##### Material provided

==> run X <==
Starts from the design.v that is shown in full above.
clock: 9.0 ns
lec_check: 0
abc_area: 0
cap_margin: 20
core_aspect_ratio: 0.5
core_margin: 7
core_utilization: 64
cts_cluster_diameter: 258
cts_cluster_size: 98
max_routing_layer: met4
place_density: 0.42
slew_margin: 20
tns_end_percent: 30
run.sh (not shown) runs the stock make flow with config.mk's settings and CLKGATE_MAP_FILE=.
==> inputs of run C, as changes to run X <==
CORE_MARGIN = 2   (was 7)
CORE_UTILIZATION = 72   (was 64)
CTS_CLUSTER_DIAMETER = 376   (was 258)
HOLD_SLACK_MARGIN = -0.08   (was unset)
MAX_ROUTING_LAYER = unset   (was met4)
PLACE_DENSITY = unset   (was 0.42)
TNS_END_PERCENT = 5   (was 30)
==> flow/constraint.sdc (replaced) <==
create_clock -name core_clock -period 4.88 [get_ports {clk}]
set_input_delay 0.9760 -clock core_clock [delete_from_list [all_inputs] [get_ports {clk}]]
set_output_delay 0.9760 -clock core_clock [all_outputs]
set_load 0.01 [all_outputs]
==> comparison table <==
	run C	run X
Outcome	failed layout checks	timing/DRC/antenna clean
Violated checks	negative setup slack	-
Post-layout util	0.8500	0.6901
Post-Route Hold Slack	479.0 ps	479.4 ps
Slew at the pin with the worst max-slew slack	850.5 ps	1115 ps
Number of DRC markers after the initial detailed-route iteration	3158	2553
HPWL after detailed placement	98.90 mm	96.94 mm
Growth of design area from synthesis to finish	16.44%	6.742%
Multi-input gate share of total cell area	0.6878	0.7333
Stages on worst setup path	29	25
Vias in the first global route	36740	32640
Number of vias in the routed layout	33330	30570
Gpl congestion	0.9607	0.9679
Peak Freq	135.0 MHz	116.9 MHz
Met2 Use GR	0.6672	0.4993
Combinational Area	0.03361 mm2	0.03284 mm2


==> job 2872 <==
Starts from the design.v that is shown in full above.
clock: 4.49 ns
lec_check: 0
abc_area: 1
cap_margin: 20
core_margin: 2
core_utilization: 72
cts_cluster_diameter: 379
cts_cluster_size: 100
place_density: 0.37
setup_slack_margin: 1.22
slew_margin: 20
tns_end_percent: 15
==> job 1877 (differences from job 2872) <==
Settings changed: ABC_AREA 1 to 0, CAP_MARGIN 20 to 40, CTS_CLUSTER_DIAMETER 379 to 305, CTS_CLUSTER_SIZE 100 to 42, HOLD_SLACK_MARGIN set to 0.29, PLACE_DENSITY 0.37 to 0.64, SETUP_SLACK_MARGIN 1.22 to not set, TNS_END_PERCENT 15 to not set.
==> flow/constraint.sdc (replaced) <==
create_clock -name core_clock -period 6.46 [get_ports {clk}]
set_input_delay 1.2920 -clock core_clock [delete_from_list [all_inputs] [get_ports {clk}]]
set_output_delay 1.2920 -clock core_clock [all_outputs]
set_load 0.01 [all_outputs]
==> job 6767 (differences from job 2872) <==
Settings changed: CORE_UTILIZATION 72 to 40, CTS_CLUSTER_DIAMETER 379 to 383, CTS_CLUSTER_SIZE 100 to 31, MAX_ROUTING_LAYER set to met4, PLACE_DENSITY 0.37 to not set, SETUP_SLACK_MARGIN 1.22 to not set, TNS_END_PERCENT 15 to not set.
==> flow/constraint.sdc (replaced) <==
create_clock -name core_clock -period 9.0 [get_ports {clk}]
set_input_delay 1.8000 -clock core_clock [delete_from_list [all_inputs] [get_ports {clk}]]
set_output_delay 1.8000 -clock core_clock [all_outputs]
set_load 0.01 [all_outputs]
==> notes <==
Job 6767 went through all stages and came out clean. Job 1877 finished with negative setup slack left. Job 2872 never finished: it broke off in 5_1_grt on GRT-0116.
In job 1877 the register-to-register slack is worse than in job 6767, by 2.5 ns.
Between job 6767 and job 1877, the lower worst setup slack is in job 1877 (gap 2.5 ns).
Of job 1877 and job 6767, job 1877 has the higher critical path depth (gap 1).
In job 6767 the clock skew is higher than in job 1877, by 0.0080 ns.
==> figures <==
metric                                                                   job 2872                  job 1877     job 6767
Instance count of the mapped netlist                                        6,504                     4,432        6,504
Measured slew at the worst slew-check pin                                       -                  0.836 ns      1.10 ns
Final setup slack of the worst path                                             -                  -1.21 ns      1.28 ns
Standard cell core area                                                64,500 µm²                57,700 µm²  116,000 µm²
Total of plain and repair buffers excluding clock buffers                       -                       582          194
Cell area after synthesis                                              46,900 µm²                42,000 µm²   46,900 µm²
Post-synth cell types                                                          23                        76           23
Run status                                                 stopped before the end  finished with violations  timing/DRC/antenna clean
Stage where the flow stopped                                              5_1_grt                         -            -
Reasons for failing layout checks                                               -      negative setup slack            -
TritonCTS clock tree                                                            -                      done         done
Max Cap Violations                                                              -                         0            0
==> inputs of v39 <==
==> flow/design.v (excerpt) <==
module cpu_core(
    input clk,
    input rst,
	 output [5:0] pc_out,
	 input [15:0] instr_out,
	 input [15:0] mem_Data_in,
	 output mem_wr,
	 output mem_rd,
	 output [15:0] reg_Data_2,
	 output [5:0] data_mem_address
    );
	 wire [5:0] pc_target;
	 Program_Counter pc(clk,	rst,		pc_target,		pc_out);
	 wire  [5:0] pc_next;
	 assign pc_next = pc_out + 1;
	 wire [3:0] opcode,		reg_Rs,		reg_Rt,		reg_Rd;
	 wire [15:0] imm_offset;
	 wire [5:0] j_offset;
	 wire [3:0] jeq_offset;
	 wire [7:0] li_offset;
	 assign opcode 		=		instr_out	[15:12];
	 assign reg_Rd 		=		instr_out	[11:8];
	 assign reg_Rs 		=		instr_out	[7:4];
	 assign reg_Rt 		=		instr_out	[3:0];
	 assign imm_offset 	=		instr_out	[3:0]; 
	 assign li_offset		=		instr_out	[7:0];
	 assign j_offset 		=		instr_out	[5:0];
	 assign jeq_offset   = 		instr_out	[11:8];
	 reg [3:0] reg_Rd_mxd;
	 wire reg_dest;
	 wire [15:0] reg_write_Data, reg_Data_1, reg_Write_D, reg_Write_s1, reg_Write_s2;
	 always @(reg_dest or reg_Rd or reg_Rt) begin
		case(reg_dest)
			1'b0 : reg_Rd_mxd  = reg_Rd;
			1'b1 : reg_Rd_mxd  = reg_Rt;
		endcase
	 end
	 Register_File_main reg_file (clk,		rst,		reg_Rs,		reg_Rt,		reg_Rd_mxd,		reg_wr,		reg_Write_D,		reg_Data_1,		reg_Data_2);
	 wire [2:0] alu_op;
	 wire alu_src, op_jump, op_jeq, op_jr, op_cmp, op_mov, op_li, m2r;
	 Control_Unit cu(opcode,		alu_op,		reg_wr,		reg_dest,		alu_src,		op_jump,		op_jeq,		op_jr,	op_cmp,	op_mov,	op_li, 	mem_rd,		mem_wr,		m2r);
	 wire z_flag, agb, bga;
	 reg [15:0] imm_offset_se;
	 always @ (imm_offset) begin
		if(imm_offset[3] == 0) begin
			imm_offset_se <= {12'b000000000000,imm_offset};		 
			end
			else begin 
				imm_offset_se <= {12'b111111111111,imm_offset};	 
			end
	end
	 wire [15:0] alu_Out;
	 assign data_mem_address = alu_Out[5:0];
	 wire [15:0] alu_src_2;
	 MUX2x1 mxalusrc (reg_Data_2,	imm_offset_se,	alu_src,	alu_src_2);
	 ALU_Main alu ( reg_Data_1,	alu_src_2,		alu_op,	z_flag,	alu_Out,		agb,	bga);
	wire [5:0] jr_target, mxj_return;
	assign jr_target = reg_Data_1[5:0];  
	wire j_control;
	assign j_control = op_jump;
	wire [5:0] j_target;
	assign j_target = j_offset[5:0];
	wire jeq_ok;
	wire [5:0] mxjr_return;
	assign jeq_ok = op_jeq & z_flag;
	wire [5:0] jeq_target;
	assign jeq_target = {2'b00,jeq_offset};
  ...
clock: 7.07 ns
lec_check: 0
cap_margin: 20
core_margin: 2
core_utilization: 67
cts_cluster_diameter: 30
max_routing_layer: met4
setup_slack_margin: 0.23
slew_margin: 20
run.sh (not shown) runs the stock make flow with config.mk's settings and CLKGATE_MAP_FILE=.
==> inputs of v29, as changes to v39 <==
ABC_AREA = 1   (was not set)
CELL_PAD_IN_SITES_GLOBAL_PLACEMENT = 1   (was not set)
CORE_MARGIN = 7   (was 2)
CORE_UTILIZATION = 40   (was 67)
CTS_CLUSTER_DIAMETER = 219   (was 30)
GPL_ROUTABILITY_DRIVEN = 0   (was not set)
GPL_TIMING_DRIVEN = 0   (was not set)
HOLD_SLACK_MARGIN = 0.05   (was not set)
MAX_ROUTING_LAYER = met5   (was met4)
MIN_ROUTING_LAYER = met2   (was not set)
PLACE_DENSITY_LB_ADDON = 0.08   (was not set)
SETUP_SLACK_MARGIN = 2.05   (was 0.23)
SLEW_MARGIN = 25   (was 20)
TNS_END_PERCENT = 25   (was not set)
==> flow/constraint.sdc (replaced) <==
create_clock -name core_clock -period 8.75 [get_ports {clk}]
set_input_delay 1.7500 -clock core_clock [delete_from_list [all_inputs] [get_ports {clk}]]
set_output_delay 1.7500 -clock core_clock [all_outputs]
set_load 0.01 [all_outputs]
==> run_summary.xml <==
<?xml version="1.0" encoding="UTF-8"?>
<metrics>
  <group name="grt">
    <metric name="grt_most_used_layer" unit="">met2</metric>
    <metric name="grt.met3_usage" unit="">0.736</metric>
    <metric name="gr-usage-all-layers" unit="">0.873</metric>
  </group>
  <group name="die">
    <metric name="fp.dieH" unit="um">186</metric>
  </group>
  <group name="synthesis">
    <metric name="synthCells" unit="">2583</metric>
    <metric name="synth-compound-area-share" unit="">0.220</metric>
    <metric name="synth_largest_type_area_fraction" unit="">0.294</metric>
    <metric name="netlist_top_cells_count" unit="">sky130_fd_sc_hd__nand2_1 (301), sky130_fd_sc_hd__dfrtp_1 (262), sky130_fd_sc_hd__nor2_1 (244)</metric>
  </group>
  <group name="clocking">
    <metric name="post-cts-setup-buffer-count" unit="">66</metric>
    <metric name="ctsResizeCount" unit="">327</metric>
  </group>
  <group name="run_status">
    <metric name="outcome" unit="">aborted with a tool error</metric>
    <metric name="first-error" unit="">[ERROR GRT-0116] Global routing finished with congestion. Check the congestion regions in the DRC Viewer.</metric>
    <metric name="haltStage" unit="">global routing</metric>
  </group>
</metrics>
the above is filed under v39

##########

## Exercise directions
Reproduce every line of the records containing the string "stopped".

## Reply
Run status                                                 stopped before the end  finished with violations  timing/DRC/antenna clean
Stage where the flow stopped                                              5_1_grt                         -            -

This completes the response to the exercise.